例えば進行管理をするとき、はじめはつい一つひとつの案件がスケジュール通りに進んでいるかということだけに目が行きがちでした。ですがスケジュールがこの日程になっている根拠のようなものを考えると、「ローンチ日がここで、工程から逆算してバッファがこれだけあるから少し余裕があるな」といったことが見えてきます。
制作進行管理で発生するタスク
こういった目線が生まれたことで、チームでの進捗確認ミーティング時に「ここは案件が立て込んでいるからこの案件についてはスケジュールを前倒ししたほうがいいのでは?」という相談ができたり、コーダーさんに優先順位付けをして作業をお願いできるようになりました。
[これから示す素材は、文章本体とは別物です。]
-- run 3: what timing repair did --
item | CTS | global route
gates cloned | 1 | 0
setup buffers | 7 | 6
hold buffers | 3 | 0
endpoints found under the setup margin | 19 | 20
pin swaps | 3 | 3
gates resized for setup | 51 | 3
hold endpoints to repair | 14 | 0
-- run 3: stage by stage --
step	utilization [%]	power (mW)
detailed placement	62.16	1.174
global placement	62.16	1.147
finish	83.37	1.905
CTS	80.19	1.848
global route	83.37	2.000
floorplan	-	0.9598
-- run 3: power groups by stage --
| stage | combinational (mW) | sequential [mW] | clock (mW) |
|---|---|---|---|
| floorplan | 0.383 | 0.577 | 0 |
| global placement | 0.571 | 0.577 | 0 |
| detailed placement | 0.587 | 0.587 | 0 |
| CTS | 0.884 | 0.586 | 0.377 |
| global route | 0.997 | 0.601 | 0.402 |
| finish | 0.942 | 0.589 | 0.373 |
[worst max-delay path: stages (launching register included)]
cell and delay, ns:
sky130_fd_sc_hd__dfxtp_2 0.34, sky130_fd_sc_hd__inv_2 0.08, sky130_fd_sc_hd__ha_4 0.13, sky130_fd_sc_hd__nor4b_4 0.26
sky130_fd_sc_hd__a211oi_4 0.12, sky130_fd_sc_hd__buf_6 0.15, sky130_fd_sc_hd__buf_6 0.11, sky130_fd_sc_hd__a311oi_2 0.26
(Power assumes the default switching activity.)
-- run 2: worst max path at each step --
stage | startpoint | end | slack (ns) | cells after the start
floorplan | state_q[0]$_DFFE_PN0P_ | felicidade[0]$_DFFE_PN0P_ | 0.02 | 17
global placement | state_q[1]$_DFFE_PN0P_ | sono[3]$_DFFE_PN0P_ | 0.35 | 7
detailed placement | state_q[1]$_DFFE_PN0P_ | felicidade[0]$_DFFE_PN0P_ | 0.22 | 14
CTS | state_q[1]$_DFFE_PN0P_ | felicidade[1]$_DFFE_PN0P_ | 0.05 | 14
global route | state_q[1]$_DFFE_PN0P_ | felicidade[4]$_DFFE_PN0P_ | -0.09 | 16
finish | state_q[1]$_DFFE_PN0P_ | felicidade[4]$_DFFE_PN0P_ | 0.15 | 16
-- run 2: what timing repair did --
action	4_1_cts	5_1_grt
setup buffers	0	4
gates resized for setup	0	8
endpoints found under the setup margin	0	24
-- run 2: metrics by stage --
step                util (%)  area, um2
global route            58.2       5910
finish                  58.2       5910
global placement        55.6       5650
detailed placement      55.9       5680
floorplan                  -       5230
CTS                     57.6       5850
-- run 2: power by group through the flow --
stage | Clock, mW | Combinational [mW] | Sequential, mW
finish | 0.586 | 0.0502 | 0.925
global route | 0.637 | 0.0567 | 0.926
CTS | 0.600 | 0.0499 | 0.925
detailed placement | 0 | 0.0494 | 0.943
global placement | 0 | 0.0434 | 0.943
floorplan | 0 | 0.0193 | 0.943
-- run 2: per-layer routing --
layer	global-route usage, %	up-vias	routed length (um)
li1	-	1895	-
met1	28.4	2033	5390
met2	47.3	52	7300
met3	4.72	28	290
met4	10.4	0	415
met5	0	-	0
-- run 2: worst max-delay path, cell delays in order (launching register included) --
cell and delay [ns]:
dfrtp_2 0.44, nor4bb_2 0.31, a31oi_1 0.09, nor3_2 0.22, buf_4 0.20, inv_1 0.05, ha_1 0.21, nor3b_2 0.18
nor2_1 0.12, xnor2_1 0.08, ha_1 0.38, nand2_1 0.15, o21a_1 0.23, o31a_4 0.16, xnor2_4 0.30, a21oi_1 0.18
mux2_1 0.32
===== src/rtl/bignum_pkg.sv =====
// Shared types for the multi-block magnitude comparison controller and its comparator.
package bignum_pkg;

  typedef enum logic [1:0] {
    CMP_NULL   = 2'b00,
    CMP_A_LT_B = 2'b01,
    CMP_A_GT_B = 2'b10,
    CMP_A_EQ_B = 2'b11
  } cmp_result_t;

  typedef enum logic [1:0] {
    IDLE  = 2'b00,
    ISSUE = 2'b01,
    DRAIN = 2'b10,
    DONE  = 2'b11
  } ctrl_state_t;

endpackage


===== src/rtl/running_comparator.sv =====
// Streams operand blocks LS first and keeps a running magnitude verdict; the verdict
// for the beat being presented is combinational so the final beat can be captured directly.
module running_comparator
  import bignum_pkg::*;
#(
  parameter int REGISTER_SIZE = 32,
  parameter int NUM_BLOCKS    = 128
) (
  input  logic                     clk,
  input  logic                     rst,
  input  logic                     valid_in,
  input  logic [REGISTER_SIZE-1:0] a_in,
  input  logic [REGISTER_SIZE-1:0] b_in,
  output cmp_result_t              result
);

  localparam int CNT_W = $clog2(NUM_BLOCKS) + 1;
  localparam logic [CNT_W-1:0] LAST = CNT_W'(NUM_BLOCKS - 1);

  logic [CNT_W-1:0] count;
  cmp_result_t      acc;

  // A more significant block that differs overrides everything below it.
  always_comb begin
    result = CMP_NULL;
    if (valid_in) begin
      if (a_in > b_in)       result = CMP_A_GT_B;
      else if (a_in < b_in)  result = CMP_A_LT_B;
      else if (count == '0)  result = CMP_A_EQ_B;
      else                   result = acc;
    end
  end

  always_ff @(posedge clk) begin
    if (rst) begin
      count <= '0;
      acc   <= CMP_NULL;
    end else if (valid_in) begin
      if (count == LAST) begin
        count <= '0;
        acc   <= CMP_NULL;
      end else begin
        count <= count + CNT_W'(1);
        acc   <= result;
      end
    end
  end

endmodule
**src/rtl/fpu_op_if.sv**
```systemverilog
// Request/response bundle between the FP issue stage, this responder and the external arithmetic unit.
// A request is presented with en held high while the responder is idle; the responder answers with
// a one-cycle ready pulse and y valid in that cycle. An external op gets a one-cycle ext_start with
// ext_op/ext_a/ext_b valid. Those fields stay stable until the unit answers with a one-cycle
// ext_valid carrying ext_y.
interface fpu_op_if;
    logic        en;
    logic [4:0]  ctl;
    logic [31:0] x1;
    logic [31:0] x2;
    logic [31:0] y;
    logic        ready;
    logic        ext_start;
    logic [4:0]  ext_op;
    logic [31:0] ext_a;
    logic [31:0] ext_b;
    logic [31:0] ext_y;
    logic        ext_valid;
    logic        err;

    modport slave (
        input  en, ctl, x1, x2, ext_y, ext_valid,
        output y, ready, ext_start, ext_op, ext_a, ext_b, err
    );

    modport master (
        output en, ctl, x1, x2, ext_y, ext_valid,
        input  y, ready, ext_start, ext_op, ext_a, ext_b, err
    );
endinterface

```
**src/rtl/fpu_op_responder.sv**
```systemverilog
// FPU request responder: sign/compare/halve ops are answered locally, arithmetic ops go to an external unit.
// Optional FPU_TIMEOUT_EN macro adds a WAIT watchdog that answers a quiet NaN with err after TIMEOUT cycles.
module fpu_op_responder #(
    parameter int TIMEOUT = 64
) (
    input  logic       clk,
    input  logic       rst,
    fpu_op_if.slave    bus,
    output logic [1:0] o_dbg_state
);

    typedef enum logic [1:0] {
        ST_IDLE  = 2'd0,
        ST_ISSUE = 2'd1,
        ST_WAIT  = 2'd2,
        ST_RESP  = 2'd3
    } state_t;

    state_t      r_state;
    state_t      w_next;
    logic [31:0] r_y;
    logic [4:0]  r_op;
    logic [31:0] r_a;
    logic [31:0] r_b;

    logic        w_accept;
    logic        w_is_ext;
    logic [31:0] w_local_y;
    logic        w_leave_wait;

    // Operand classification. Denormals are flushed, so any exponent of zero counts as zero.
    logic       w_a_sign;
    logic       w_b_sign;
    logic       w_a_zero;
    logic       w_b_zero;
    logic       w_a_nan;
    logic       w_b_nan;
    logic       w_mag_lt;
    logic       w_mag_gt;
    logic       w_eq;
    logic       w_lt;
    logic [7:0] w_a_exp;

    assign w_a_exp  = bus.x1[30:23];
    assign w_a_sign = bus.x1[31];
    assign w_b_sign = bus.x2[31];
    assign w_a_zero = (bus.x1[30:23] == 8'h00);
    assign w_b_zero = (bus.x2[30:23] == 8'h00);
    assign w_a_nan  = (bus.x1[30:23] == 8'hFF) && (bus.x1[22:0] != 23'd0);
    assign w_b_nan  = (bus.x2[30:23] == 8'hFF) && (bus.x2[22:0] != 23'd0);
    assign w_mag_lt = (bus.x1[30:0] < bus.x2[30:0]);
    assign w_mag_gt = (bus.x1[30:0] > bus.x2[30:0]);

    always_comb begin
        w_is_ext = 1'b0;
        case (bus.ctl)
            5'd0, 5'd1, 5'd2, 5'd3, 5'd4,
            5'd6, 5'd7, 5'd8, 5'd17, 5'd18: w_is_ext = 1'b1;
            default:                        w_is_ext = 1'b0;
        endcase
    end

    always_comb begin
        w_eq = 1'b0;
        w_lt = 1'b0;
        if (!w_a_nan && !w_b_nan) begin
            w_eq = (w_a_zero && w_b_zero) || (bus.x1 == bus.x2);
            if (w_a_zero && w_b_zero) begin
                w_lt = 1'b0;
            end else if (w_a_zero) begin
                w_lt = !w_b_sign;
            end else if (w_b_zero) begin
                w_lt = w_a_sign;
            end else if (w_a_sign != w_b_sign) begin
                w_lt = w_a_sign;
            end else if (!w_a_sign) begin
                w_lt = w_mag_lt;
            end else begin
                w_lt = w_mag_gt;
            end
        end
    end

    // Illegal codes fall into the default arm and answer zero.
    always_comb begin
        w_local_y = 32'd0;
        case (bus.ctl)
            5'd5: begin
                if (w_a_exp == 8'hFF) begin
                    w_local_y = bus.x1;
                end else if (w_a_exp <= 8'd1) begin
                    w_local_y = {w_a_sign, 31'd0};
                end else begin
                    w_local_y = {w_a_sign, w_a_exp - 8'd1, bus.x1[22:0]};
                end
            end
            5'd9:    w_local_y = {31'd0, w_eq};
            5'd10:   w_local_y = {31'd0, w_lt | w_eq};
            5'd11:   w_local_y = {1'b0, bus.x1[30:0]};
            5'd12:   w_local_y = {~bus.x1[31], bus.x1[30:0]};
            5'd13:   w_local_y = {31'd0, !w_a_nan && w_a_zero};
            5'd14:   w_local_y = {31'd0, !w_a_nan && !w_a_zero && !w_a_sign};
            5'd15:   w_local_y = {31'd0, !w_a_nan && !w_a_zero && w_a_sign};
            5'd16:   w_local_y = {31'd0, w_lt};
            default: w_local_y = 32'd0;
        endcase
    end

    assign w_accept = (r_state == ST_IDLE) && bus.en;

`ifdef FPU_TIMEOUT_EN
    localparam int CNT_W = (TIMEOUT < 2) ? 1 : $clog2(TIMEOUT + 1);

    logic [CNT_W-1:0] r_cnt;
    logic             r_err;
    logic             w_tmo;

    assign w_tmo        = (r_cnt == CNT_W'(TIMEOUT - 1));
    assign w_leave_wait = (r_state == ST_WAIT) && (bus.ext_valid || w_tmo);

    // The counter sits at zero outside WAIT so every WAIT entry starts a fresh window.
    always_ff @(posedge clk) begin
        if (rst || (r_state != ST_WAIT)) begin
            r_cnt <= '0;
        end else begin
            r_cnt <= r_cnt + 1'b1;
        end
    end

    always_ff @(posedge clk) begin
        if (rst) begin
            r_err <= 1'b0;
        end else if (w_leave_wait) begin
            r_err <= !bus.ext_valid;
        end else if (r_state == ST_RESP) begin
            r_err <= 1'b0;
        end
    end

    assign bus.err = r_err && (r_state == ST_RESP);
`else
    assign w_leave_wait = (r_state == ST_WAIT) && bus.ext_valid;
    assign bus.err      = 1'b0;
`endif

    always_comb begin
        w_next = r_state;
        case (r_state)
            ST_IDLE: begin
                if (bus.en) begin
                    w_next = w_is_ext ? ST_ISSUE : ST_RESP;
                end
            end
            ST_ISSUE: w_next = ST_WAIT;
            ST_WAIT: begin
                if (w_leave_wait) begin
                    w_next = ST_RESP;
                end
            end
            ST_RESP:  w_next = ST_IDLE;
            default:  w_next = ST_IDLE;
        endcase
    end

    always_ff @(posedge clk) begin
        if (rst) begin
            r_state <= ST_IDLE;
            r_y     <= 32'd0;
            r_op    <= 5'd0;
            r_a     <= 32'd0;
            r_b     <= 32'd0;
        end else begin
            r_state <= w_next;
            if (w_accept) begin
                r_op <= bus.ctl;
                r_a  <= bus.x1;
                r_b  <= bus.x2;
                if (!w_is_ext) begin
                    r_y <= w_local_y;
                end
            end
            if (w_leave_wait) begin
                r_y <= bus.ext_valid ? bus.ext_y : 32'h7FC0_0000;
            end
        end
    end

    assign bus.y         = r_y;
    assign bus.ready     = (r_state == ST_RESP);
    assign bus.ext_start = (r_state == ST_ISSUE);
    assign bus.ext_op    = r_op;
    assign bus.ext_a     = r_a;
    assign bus.ext_b     = r_b;
    assign o_dbg_state   = r_state;

endmodule

```
**src/flat_wrapper.sv**
```systemverilog
// flat-port wrapper written by rule: the top's interface ports become plain ports
module fpu_op_responder_flat 
#(
    parameter int TIMEOUT = 64
)
  (clk, rst, o_dbg_state, bus_en, bus_ctl, bus_x1, bus_x2, bus_ext_y, bus_ext_valid, bus_y, bus_ready, bus_ext_start, bus_ext_op, bus_ext_a, bus_ext_b, bus_err);
  fpu_op_if bus_i ();
  input  logic clk;
  input  logic rst;
  output logic [1:0] o_dbg_state;
  input wire logic [$bits(bus_i.en)-1:0] bus_en;
  input wire logic [$bits(bus_i.ctl)-1:0] bus_ctl;
  input wire logic [$bits(bus_i.x1)-1:0] bus_x1;
  input wire logic [$bits(bus_i.x2)-1:0] bus_x2;
  input wire logic [$bits(bus_i.ext_y)-1:0] bus_ext_y;
  input wire logic [$bits(bus_i.ext_valid)-1:0] bus_ext_valid;
  output wire logic [$bits(bus_i.y)-1:0] bus_y;
  output wire logic [$bits(bus_i.ready)-1:0] bus_ready;
  output wire logic [$bits(bus_i.ext_start)-1:0] bus_ext_start;
  output wire logic [$bits(bus_i.ext_op)-1:0] bus_ext_op;
  output wire logic [$bits(bus_i.ext_a)-1:0] bus_ext_a;
  output wire logic [$bits(bus_i.ext_b)-1:0] bus_ext_b;
  output wire logic [$bits(bus_i.err)-1:0] bus_err;
  assign bus_i.en = bus_en;
  assign bus_i.ctl = bus_ctl;
  assign bus_i.x1 = bus_x1;
  assign bus_i.x2 = bus_x2;
  assign bus_i.ext_y = bus_ext_y;
  assign bus_i.ext_valid = bus_ext_valid;
  assign bus_y = bus_i.y;
  assign bus_ready = bus_i.ready;
  assign bus_ext_start = bus_i.ext_start;
  assign bus_ext_op = bus_i.ext_op;
  assign bus_ext_a = bus_i.ext_a;
  assign bus_ext_b = bus_i.ext_b;
  assign bus_err = bus_i.err;
  fpu_op_responder #(.TIMEOUT(TIMEOUT)) u_core (.clk(clk), .rst(rst), .bus(bus_i), .o_dbg_state(o_dbg_state));
endmodule
```
===== config.mk =====
export PLATFORM = sky130hd
export DESIGN_NAME = deserializador
export DESIGN_NICKNAME = d
export VERILOG_FILES = /design/src/rtl/deserializador.sv
export SDC_FILE = /design/constraint.sdc
export NUM_CORES = 1
export LEC_CHECK = 0
export ABC_CLOCK_PERIOD_IN_PS = 1700
export CELL_PAD_IN_SITES_DETAIL_PLACEMENT = 0
export CELL_PAD_IN_SITES_GLOBAL_PLACEMENT = 1
export CORE_AREA = 5 5 62 64
export DETAILED_ROUTE_END_ITERATION = 12
export DIE_AREA = 0 0 67 69
export PLACE_DENSITY = 0.74
export SLEW_MARGIN = 20
export SYNTH_ARGS = -nofsm -noshare
export SYNTH_HDL_FRONTEND = slang
export SYNTH_SLANG_ARGS = --single-unit

===== constraint.sdc =====
create_clock -name clk -period 1.7 [get_ports clk]
set_clock_uncertainty 0.2 [all_clocks]
set_input_delay 0.34 -clock clk [delete_from_list [all_inputs] [get_ports clk]]
set_output_delay 0.34 -clock clk [all_outputs]
set_load 0.01 [all_outputs]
ただのスケジュール見張り番から時間をマネジメントする意識やスキルが身についていったように思います。

講義においては上記以外にも具体的な基礎知識を学べるものがありますし、「何を意識して業務にあたるとWEBディレクターとしてよりレベルアップするのか」といった視点を与えてくれるものも多くありました。日々の業務と連携させながら考えることで、知識×マインドセット×業務実践のサイクルをまわし、短期間で大幅に経験値アップできたように思います。

とにかく大いに助けられた…。Webディレクター新人研修を受けてよかったこと

未経験を受け入れてくれる研修では、「わかりません!教えてください!!」を堂々と言えることが本当にありがたいです。かなり基礎的なことから業界用語のニュアンスなど、プロジェクトのチームメンバーに言うのがはばかられたとしても、講義で講師の方に「実はここがわからない…」と相談できます。気兼ねなく質問・相談できる場所があるというのはそれだけで安心できます。
またチームの先輩方も、「電話の後は絶対にメールで内容確認してエビデンス残す」「このアプリ入れておくと効率上がるよ」などの現場ならではのアドバイスをたくさんくださるので大いに学ばせていただきました。

研修期間中にオフィス勤務にもだいぶ慣れ、現在は常駐先で観光庁の多言語整備案件の事務局として進行管理を主にしています。「Webがわかる人」としてスポット的に医療系のサイト制作や公共系のWEB関連案件の企画提案の案件でもお声がけ頂くことも。研修中に身に着けた進行管理やコミュニケーションのスキルはどの現場においても有用なので、ありがたいことに常駐先でも評価をいただけているようです。

WEB業界をご検討の方、キャリアチェンジはもちろん大変ですが、新しい世界は新鮮ですし、何を身に着けるべきかという視点をもって研修を有効活用すればスキルは確実に上がります。勇気をもって踏み出してみてください。